If i edit the web.config, i get an server error, so i restored the original web.config.
Thank you.
Tom
Yes pls some body ? help
Im followed the steps im getting 503 service unavailable error on browser any help pls!?
For all with the same problem, read this, this is helpful to understand.
https://www.traccar.org/forums/topic/tutorial-how-to-secure-traccar-with-ssl-https-for-free-using-iis-and-lets-encrypt-on-windows-server/page/3/
Tom
I got websocket error help ?
how to add role in web.config
At this “Next, go to the Advanced tab and click ‘Test’ to verify if everything is setup correctly” step i have an error. And when i try to go to mydomain.com that pointed to traccar/web as it says in this tutorial it says 403 forbidden why?
hi..
i succeed change localhost:8082 to mydomain.com
but..
car device icon didnt came out/ didnt show?
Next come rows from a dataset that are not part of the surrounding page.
$ cat src/rtl/aes_func_pkg.sv
// ---------------------------------------------------------------------------
// aes_func : shared AES helper package.
//   - key_len encodings and the key-schedule storage depth MAXW
//   - Nr(Nb, Nk) : Rijndael round count, 0 for an unsupported combination
//   - Nk(key_len), xtime(byte), RotWord(word) : key-schedule helpers
//   - ks_state_e : key-expansion FSM states
// Optional build macro: AES_KEY_ZEROIZE_EN adds the ZERO state to ks_state_e.
// ---------------------------------------------------------------------------
package aes_func;

  localparam int MAXW = 120;

  localparam logic [1:0] KEY_LEN_128 = 2'd0;
  localparam logic [1:0] KEY_LEN_192 = 2'd1;
  localparam logic [1:0] KEY_LEN_256 = 2'd2;
  localparam logic [1:0] KEY_LEN_BAD = 2'd3;

`ifdef AES_KEY_ZEROIZE_EN
  typedef enum logic [2:0] {
    ST_IDLE   = 3'd0,
    ST_LOAD   = 3'd1,
    ST_EXPAND = 3'd2,
    ST_FIN    = 3'd3,
    ST_ZERO   = 3'd4
  } ks_state_e;
`else
  typedef enum logic [2:0] {
    ST_IDLE   = 3'd0,
    ST_LOAD   = 3'd1,
    ST_EXPAND = 3'd2,
    ST_FIN    = 3'd3
  } ks_state_e;
`endif

  // Rijndael round count: max(Nb, Nk) + 6, or 0 when either size is illegal.
  function automatic logic [3:0] Nr(input int nb, input int nk);
    if (!(nb == 4 || nb == 6 || nb == 8)) return 4'd0;
    if (!(nk == 4 || nk == 6 || nk == 8)) return 4'd0;
    return (nb > nk) ? 4'(nb + 6) : 4'(nk + 6);
  endfunction

  // Key length in 32-bit words; 0 marks the illegal encoding.
  function automatic logic [3:0] Nk(input logic [1:0] key_len);
    case (key_len)
      KEY_LEN_128: return 4'd4;
      KEY_LEN_192: return 4'd6;
      KEY_LEN_256: return 4'd8;
      default:     return 4'd0;
    endcase
  endfunction

  // Multiply by x in GF(2^8) modulo x^8+x^4+x^3+x+1.
  function automatic logic [7:0] xtime(input logic [7:0] b);
    return {b[6:0], 1'b0} ^ (b[7] ? 8'h1b : 8'h00);
  endfunction

  // Cyclic left rotation by one byte.
  function automatic logic [31:0] RotWord(input logic [31:0] w);
    return {w[23:0], w[31:24]};
  endfunction

endpackage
can some one give me advice?
Traccar web notifications are not working with port 80 or 443 after iis reverse proxy. Web notifications only work when default port 8082 is used. Any suggestions how to resolve this issue while using iis reverse proxy ?
Hi.
I like to add SSL to my traccar 5.5 installation, but running on Windows 10 not Windows Server 2012/2016.
Do you know if it also works with IIS on Win 10? I am not going for Let’s encrypt as I have a valid SSL certificate.
Thanks,
Michael
Thank you for your tutorial!
It worked like a charm for me. Really appreciate your effort to document the process.